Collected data

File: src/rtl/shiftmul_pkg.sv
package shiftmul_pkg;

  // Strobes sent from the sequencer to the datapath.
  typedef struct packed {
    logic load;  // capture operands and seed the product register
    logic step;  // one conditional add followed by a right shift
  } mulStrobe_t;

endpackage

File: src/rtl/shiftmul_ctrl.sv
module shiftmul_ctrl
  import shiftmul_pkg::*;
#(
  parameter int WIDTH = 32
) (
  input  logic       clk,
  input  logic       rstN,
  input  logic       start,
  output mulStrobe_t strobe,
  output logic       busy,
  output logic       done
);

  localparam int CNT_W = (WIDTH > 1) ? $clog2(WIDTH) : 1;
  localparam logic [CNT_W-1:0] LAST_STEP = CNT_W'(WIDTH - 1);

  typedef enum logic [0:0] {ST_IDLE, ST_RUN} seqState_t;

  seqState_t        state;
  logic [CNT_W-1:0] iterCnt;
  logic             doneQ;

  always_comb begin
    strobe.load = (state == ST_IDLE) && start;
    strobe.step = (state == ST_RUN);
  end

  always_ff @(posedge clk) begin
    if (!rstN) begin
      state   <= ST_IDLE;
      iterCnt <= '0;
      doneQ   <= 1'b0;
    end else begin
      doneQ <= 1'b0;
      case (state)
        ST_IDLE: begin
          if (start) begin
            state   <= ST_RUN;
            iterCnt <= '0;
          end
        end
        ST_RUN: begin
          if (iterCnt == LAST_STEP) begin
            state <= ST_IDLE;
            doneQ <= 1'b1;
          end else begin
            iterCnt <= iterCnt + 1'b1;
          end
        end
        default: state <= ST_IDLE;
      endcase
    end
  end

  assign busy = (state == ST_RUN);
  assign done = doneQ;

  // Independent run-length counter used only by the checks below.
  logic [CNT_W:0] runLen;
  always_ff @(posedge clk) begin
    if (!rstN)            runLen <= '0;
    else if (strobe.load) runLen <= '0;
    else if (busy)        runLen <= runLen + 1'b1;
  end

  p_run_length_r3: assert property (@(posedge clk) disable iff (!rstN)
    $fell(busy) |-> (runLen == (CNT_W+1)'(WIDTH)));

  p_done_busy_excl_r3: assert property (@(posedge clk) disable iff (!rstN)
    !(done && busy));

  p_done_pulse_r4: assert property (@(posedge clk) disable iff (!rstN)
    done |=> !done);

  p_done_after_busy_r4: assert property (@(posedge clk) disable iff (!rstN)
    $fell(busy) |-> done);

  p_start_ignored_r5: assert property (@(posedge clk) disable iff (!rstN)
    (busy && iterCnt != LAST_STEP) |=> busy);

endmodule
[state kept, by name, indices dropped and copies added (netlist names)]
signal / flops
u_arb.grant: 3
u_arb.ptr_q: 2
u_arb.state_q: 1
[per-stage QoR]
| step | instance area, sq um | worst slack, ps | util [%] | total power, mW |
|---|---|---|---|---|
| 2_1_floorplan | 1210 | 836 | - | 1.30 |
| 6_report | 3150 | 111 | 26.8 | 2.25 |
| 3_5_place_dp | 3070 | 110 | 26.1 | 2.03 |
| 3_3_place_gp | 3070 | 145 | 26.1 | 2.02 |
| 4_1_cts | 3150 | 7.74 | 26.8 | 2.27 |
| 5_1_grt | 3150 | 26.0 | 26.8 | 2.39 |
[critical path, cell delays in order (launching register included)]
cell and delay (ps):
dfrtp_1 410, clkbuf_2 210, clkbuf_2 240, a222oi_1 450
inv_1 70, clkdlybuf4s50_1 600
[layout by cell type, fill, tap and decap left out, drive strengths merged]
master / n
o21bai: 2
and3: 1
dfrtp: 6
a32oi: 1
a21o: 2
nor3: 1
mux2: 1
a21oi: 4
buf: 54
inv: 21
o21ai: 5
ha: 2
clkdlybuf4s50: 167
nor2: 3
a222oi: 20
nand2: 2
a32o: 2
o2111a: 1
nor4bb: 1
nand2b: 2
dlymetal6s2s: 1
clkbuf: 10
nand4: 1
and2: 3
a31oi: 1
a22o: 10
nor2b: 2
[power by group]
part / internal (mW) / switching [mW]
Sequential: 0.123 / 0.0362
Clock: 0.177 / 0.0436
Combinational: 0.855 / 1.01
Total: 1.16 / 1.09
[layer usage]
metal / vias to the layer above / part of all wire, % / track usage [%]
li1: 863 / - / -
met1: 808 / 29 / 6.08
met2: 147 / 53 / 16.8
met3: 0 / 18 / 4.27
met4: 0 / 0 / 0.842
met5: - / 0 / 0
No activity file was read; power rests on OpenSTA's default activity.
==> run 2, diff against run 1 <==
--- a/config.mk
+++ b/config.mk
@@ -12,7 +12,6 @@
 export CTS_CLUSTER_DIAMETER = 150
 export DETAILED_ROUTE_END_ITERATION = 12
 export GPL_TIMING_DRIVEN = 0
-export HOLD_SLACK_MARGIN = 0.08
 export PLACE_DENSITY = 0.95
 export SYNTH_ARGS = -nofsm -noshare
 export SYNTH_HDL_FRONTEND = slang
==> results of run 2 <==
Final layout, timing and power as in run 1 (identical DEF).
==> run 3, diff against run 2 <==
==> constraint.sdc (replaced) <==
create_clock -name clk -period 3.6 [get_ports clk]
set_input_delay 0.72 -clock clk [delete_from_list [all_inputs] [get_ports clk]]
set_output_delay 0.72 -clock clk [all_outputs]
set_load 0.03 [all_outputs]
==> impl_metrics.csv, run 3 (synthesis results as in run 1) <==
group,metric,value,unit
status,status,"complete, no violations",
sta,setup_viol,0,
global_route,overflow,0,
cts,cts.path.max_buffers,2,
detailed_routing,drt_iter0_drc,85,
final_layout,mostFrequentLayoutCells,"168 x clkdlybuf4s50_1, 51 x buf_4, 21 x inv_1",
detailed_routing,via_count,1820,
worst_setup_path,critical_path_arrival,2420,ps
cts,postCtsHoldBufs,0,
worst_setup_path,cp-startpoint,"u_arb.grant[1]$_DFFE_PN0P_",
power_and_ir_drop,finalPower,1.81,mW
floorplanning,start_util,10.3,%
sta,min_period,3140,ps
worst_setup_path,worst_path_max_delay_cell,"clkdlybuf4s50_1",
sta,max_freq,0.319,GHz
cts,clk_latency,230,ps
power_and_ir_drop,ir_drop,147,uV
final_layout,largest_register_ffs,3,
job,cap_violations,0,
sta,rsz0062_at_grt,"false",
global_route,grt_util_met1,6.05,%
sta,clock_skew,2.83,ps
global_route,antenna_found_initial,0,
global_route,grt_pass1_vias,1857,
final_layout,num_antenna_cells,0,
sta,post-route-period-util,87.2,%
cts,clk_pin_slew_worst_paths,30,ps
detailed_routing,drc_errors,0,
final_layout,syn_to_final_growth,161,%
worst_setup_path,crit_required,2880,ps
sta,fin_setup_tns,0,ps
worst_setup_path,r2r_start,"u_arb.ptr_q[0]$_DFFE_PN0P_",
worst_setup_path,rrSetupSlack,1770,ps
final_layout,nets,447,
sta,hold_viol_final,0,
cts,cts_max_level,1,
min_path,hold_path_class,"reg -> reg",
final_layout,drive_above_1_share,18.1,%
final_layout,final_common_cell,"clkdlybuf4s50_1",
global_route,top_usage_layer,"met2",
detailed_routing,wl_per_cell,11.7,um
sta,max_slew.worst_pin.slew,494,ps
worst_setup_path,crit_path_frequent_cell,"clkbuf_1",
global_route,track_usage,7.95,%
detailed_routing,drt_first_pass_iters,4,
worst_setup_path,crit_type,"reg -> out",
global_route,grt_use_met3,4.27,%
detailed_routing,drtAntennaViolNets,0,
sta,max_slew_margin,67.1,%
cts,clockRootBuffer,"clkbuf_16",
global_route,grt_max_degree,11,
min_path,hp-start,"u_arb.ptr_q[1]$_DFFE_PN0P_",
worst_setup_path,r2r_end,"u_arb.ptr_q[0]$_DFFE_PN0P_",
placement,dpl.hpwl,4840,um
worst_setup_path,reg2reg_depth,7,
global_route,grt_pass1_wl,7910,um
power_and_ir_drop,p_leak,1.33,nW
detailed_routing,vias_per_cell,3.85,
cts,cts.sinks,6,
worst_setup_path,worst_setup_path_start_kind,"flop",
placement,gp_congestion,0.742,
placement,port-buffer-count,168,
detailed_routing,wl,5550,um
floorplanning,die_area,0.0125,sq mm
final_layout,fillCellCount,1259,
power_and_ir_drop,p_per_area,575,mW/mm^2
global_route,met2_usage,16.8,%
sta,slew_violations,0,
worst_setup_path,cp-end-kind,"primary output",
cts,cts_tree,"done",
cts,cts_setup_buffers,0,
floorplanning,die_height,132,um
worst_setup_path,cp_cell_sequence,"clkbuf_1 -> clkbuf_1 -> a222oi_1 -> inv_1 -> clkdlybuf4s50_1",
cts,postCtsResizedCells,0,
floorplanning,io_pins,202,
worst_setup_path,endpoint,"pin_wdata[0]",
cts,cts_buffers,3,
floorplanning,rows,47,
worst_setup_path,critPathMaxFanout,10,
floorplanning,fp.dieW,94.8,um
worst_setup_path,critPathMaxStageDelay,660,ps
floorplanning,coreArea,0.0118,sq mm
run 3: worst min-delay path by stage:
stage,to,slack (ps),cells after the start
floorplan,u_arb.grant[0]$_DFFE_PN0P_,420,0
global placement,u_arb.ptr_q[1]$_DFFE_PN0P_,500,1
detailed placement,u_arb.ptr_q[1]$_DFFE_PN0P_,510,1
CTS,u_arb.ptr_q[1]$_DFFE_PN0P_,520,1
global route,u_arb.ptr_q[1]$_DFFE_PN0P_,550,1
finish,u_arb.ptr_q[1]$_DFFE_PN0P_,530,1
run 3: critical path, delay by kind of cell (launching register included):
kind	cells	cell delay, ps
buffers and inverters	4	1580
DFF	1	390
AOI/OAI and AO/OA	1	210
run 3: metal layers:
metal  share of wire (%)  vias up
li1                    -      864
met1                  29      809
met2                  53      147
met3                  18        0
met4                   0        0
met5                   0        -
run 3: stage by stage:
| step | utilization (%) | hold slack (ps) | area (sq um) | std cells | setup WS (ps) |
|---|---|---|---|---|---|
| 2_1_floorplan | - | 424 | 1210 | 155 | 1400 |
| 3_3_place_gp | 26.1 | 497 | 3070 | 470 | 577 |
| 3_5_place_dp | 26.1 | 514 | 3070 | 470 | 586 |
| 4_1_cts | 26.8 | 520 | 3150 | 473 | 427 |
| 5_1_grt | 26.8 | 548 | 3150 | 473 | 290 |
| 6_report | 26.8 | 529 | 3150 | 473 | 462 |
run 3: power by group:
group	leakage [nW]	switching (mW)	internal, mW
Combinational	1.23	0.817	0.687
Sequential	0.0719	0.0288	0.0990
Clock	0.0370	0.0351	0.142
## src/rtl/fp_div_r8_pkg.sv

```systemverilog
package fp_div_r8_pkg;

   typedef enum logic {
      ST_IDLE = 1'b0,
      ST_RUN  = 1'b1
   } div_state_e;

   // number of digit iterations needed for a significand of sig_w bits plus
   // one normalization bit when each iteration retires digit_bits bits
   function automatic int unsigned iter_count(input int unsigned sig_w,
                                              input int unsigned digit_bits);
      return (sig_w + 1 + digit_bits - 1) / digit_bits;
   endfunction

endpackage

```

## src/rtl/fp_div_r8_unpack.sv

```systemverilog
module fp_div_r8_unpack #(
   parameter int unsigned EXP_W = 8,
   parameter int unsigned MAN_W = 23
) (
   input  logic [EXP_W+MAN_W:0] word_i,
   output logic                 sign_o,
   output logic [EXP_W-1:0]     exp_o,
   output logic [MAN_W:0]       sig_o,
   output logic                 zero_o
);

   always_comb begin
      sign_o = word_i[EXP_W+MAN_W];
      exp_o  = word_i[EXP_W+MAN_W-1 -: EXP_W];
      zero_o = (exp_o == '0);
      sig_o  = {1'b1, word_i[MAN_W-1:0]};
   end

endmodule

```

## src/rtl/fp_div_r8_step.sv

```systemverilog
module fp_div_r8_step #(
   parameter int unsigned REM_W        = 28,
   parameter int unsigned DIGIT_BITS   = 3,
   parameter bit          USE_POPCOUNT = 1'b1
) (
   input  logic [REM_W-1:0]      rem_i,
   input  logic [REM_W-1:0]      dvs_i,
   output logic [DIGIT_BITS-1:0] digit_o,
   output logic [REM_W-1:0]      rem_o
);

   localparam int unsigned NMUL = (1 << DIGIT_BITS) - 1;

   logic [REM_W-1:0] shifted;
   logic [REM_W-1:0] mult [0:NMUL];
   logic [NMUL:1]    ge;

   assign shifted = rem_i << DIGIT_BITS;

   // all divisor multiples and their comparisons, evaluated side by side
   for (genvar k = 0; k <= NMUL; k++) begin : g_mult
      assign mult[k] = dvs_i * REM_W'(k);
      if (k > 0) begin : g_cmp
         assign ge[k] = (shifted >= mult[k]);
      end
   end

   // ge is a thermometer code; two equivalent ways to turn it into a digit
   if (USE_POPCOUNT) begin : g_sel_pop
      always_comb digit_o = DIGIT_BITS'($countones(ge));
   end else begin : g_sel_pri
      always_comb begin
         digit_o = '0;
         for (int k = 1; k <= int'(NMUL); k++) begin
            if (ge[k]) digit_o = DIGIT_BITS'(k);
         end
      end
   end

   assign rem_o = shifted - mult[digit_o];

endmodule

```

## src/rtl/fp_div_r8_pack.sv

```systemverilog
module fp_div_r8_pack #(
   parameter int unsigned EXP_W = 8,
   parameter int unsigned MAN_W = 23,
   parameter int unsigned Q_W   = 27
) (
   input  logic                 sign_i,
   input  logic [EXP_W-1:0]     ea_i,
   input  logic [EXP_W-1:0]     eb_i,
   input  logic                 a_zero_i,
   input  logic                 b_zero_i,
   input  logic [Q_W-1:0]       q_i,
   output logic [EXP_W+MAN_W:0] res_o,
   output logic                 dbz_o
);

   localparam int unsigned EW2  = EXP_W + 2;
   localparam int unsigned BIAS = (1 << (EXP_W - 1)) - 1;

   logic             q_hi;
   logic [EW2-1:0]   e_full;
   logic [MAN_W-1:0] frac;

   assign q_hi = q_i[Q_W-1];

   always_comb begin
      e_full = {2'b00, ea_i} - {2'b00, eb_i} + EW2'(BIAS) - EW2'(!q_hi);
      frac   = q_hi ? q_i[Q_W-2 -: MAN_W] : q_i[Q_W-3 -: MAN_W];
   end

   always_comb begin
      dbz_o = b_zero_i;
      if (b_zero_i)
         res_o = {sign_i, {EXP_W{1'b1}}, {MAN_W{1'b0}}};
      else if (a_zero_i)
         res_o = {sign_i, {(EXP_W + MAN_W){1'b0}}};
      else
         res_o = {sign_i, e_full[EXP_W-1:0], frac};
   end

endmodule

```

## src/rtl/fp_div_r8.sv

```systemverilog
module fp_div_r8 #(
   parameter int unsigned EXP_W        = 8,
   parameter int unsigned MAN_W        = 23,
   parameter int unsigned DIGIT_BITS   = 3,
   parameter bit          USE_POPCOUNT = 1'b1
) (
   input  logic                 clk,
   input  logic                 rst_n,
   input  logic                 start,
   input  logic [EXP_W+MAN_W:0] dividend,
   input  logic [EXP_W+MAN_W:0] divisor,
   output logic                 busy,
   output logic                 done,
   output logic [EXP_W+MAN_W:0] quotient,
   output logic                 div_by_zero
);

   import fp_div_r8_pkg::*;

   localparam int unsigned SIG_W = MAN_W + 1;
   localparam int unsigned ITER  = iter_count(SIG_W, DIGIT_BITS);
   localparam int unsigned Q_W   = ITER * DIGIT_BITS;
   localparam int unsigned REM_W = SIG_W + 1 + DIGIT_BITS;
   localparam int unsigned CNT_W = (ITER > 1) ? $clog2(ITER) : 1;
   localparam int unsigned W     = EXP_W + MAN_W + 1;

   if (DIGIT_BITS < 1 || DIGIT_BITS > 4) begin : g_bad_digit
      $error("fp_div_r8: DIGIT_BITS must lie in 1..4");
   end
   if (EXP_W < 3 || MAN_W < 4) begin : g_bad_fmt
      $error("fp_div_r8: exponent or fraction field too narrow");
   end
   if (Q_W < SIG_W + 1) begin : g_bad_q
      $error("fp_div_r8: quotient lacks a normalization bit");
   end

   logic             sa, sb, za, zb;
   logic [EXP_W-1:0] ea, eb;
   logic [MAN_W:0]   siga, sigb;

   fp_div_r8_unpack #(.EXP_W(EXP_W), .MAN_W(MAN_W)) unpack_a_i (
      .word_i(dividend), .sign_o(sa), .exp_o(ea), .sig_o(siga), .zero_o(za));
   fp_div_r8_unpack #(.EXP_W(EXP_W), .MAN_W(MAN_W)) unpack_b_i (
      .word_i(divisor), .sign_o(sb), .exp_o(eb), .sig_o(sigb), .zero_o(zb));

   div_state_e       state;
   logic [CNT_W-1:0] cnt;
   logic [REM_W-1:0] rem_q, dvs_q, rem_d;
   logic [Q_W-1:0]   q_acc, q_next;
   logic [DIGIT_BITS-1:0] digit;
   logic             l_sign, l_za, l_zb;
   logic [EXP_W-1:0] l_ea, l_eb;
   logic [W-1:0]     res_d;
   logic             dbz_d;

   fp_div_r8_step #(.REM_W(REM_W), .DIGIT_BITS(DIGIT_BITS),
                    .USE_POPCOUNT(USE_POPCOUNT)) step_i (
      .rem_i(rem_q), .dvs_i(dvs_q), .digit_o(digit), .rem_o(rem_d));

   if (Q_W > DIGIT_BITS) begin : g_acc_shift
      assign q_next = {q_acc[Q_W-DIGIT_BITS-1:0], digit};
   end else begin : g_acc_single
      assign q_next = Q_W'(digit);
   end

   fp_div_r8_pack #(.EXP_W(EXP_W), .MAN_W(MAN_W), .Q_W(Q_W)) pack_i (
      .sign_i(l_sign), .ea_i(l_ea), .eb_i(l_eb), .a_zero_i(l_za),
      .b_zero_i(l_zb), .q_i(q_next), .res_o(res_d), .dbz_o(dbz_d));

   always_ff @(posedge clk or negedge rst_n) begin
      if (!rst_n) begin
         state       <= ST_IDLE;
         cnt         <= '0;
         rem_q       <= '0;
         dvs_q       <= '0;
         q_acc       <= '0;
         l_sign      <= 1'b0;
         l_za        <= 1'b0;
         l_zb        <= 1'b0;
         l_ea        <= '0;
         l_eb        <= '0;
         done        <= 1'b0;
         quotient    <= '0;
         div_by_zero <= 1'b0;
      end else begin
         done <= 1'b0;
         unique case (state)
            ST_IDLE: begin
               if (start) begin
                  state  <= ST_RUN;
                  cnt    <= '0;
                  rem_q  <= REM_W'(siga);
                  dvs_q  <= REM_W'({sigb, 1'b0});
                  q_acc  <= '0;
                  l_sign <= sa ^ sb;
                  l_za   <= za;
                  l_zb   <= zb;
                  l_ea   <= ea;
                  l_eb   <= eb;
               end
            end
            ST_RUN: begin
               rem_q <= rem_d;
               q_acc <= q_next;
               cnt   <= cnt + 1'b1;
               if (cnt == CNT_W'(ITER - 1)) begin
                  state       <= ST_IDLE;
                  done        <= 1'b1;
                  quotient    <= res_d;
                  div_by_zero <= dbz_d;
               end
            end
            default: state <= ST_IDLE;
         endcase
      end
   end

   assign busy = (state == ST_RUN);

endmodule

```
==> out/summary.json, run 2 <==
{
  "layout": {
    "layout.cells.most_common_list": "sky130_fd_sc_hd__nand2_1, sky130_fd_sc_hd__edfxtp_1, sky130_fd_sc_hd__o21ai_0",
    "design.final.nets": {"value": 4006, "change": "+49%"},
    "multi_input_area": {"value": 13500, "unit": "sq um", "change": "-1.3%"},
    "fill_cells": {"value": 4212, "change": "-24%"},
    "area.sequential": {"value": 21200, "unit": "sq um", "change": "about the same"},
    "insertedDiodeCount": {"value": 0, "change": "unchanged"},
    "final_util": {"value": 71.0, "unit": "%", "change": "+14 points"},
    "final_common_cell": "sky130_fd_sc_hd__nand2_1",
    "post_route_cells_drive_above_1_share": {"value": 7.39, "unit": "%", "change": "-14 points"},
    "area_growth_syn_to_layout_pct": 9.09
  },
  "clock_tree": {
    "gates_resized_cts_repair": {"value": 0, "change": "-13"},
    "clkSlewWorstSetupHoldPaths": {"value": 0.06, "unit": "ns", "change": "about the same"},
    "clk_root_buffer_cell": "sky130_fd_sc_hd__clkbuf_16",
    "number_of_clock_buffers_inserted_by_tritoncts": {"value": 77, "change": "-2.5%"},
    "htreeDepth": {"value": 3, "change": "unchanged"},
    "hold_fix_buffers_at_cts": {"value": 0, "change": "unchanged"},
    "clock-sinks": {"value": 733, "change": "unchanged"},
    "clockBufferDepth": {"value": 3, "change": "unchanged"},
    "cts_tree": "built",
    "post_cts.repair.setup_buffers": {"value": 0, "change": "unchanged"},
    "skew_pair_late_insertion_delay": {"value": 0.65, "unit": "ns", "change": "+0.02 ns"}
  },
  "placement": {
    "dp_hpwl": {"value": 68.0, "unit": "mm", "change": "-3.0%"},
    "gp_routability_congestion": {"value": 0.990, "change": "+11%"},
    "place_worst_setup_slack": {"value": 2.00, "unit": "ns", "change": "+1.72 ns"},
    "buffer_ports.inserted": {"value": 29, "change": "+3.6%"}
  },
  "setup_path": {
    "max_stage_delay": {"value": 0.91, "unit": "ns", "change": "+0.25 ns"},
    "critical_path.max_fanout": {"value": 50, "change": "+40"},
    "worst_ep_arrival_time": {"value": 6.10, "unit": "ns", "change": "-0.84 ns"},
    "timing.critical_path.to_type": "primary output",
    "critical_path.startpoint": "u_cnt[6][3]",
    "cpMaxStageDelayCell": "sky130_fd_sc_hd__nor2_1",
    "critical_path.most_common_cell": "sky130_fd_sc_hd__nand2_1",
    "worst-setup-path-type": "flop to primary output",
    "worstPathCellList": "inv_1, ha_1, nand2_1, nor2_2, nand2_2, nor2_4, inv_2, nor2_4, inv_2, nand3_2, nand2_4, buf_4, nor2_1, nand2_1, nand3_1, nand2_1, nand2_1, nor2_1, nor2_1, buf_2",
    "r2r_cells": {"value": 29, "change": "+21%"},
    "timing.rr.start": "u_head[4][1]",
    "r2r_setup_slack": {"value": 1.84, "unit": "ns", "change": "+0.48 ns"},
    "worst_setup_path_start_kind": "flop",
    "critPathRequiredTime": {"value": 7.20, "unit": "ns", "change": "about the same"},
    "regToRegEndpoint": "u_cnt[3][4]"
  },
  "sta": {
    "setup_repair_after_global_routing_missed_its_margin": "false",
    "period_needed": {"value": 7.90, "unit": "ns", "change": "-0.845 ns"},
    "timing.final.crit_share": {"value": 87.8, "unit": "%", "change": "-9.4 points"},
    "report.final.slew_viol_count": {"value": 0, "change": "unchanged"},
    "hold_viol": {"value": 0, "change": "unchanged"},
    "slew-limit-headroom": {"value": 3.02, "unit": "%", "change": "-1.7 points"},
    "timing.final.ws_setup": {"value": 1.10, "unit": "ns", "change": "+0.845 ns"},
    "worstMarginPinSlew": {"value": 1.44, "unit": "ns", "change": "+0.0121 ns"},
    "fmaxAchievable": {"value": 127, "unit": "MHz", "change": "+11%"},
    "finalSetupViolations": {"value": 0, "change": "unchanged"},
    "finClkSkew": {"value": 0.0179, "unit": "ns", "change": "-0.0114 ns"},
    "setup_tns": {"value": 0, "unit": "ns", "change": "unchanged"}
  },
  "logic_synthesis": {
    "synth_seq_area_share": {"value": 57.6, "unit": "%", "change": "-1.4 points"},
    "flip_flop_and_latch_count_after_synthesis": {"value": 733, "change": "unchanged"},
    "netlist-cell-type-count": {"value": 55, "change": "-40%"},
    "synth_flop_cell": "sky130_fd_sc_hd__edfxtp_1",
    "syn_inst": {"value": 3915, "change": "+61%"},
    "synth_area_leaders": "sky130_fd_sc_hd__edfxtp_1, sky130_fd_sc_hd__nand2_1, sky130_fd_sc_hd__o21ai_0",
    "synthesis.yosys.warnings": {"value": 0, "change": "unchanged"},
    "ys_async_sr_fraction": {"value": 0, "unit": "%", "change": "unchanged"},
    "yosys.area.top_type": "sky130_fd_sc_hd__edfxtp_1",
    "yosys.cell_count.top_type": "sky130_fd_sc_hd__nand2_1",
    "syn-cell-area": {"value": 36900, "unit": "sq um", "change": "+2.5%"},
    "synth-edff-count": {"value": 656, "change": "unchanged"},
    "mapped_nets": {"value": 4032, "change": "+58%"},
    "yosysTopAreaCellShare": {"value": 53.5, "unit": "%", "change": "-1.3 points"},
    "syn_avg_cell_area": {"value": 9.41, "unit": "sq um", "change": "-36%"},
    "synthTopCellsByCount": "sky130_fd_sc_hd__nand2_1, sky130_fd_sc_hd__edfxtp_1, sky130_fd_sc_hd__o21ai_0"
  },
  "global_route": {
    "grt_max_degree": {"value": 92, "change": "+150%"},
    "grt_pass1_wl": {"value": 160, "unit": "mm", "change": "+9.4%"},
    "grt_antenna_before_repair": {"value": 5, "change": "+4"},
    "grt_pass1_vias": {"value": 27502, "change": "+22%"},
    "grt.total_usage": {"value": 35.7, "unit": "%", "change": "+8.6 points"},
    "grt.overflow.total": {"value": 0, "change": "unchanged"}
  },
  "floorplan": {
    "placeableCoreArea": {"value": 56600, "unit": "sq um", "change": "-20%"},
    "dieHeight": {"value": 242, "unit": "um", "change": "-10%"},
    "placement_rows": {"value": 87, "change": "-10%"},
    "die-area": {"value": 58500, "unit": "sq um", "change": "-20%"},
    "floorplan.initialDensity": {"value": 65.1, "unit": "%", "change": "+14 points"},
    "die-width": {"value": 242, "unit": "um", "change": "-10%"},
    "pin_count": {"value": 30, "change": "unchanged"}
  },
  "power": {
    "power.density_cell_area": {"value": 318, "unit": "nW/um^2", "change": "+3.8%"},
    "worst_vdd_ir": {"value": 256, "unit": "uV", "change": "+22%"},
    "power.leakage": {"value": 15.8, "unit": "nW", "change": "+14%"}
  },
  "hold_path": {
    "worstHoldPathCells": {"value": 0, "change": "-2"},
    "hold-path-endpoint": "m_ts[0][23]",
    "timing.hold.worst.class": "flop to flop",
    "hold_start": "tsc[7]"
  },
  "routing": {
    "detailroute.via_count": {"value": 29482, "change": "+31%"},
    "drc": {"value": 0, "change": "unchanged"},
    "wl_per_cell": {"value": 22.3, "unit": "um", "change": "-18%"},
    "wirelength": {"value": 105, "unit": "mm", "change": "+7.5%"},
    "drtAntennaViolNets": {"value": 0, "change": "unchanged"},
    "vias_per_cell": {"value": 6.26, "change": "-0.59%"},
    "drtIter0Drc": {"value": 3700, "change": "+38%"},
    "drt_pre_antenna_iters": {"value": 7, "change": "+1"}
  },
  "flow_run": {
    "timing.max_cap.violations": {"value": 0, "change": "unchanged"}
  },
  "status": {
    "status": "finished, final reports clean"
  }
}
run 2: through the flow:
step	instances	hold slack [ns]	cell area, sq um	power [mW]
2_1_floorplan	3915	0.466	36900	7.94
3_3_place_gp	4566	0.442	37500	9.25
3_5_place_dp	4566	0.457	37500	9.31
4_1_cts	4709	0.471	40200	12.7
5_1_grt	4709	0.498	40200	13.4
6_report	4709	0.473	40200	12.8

Exercise objective
If a line in the data holds the word "overflow", count it, then state the total alone.

Problem solution
2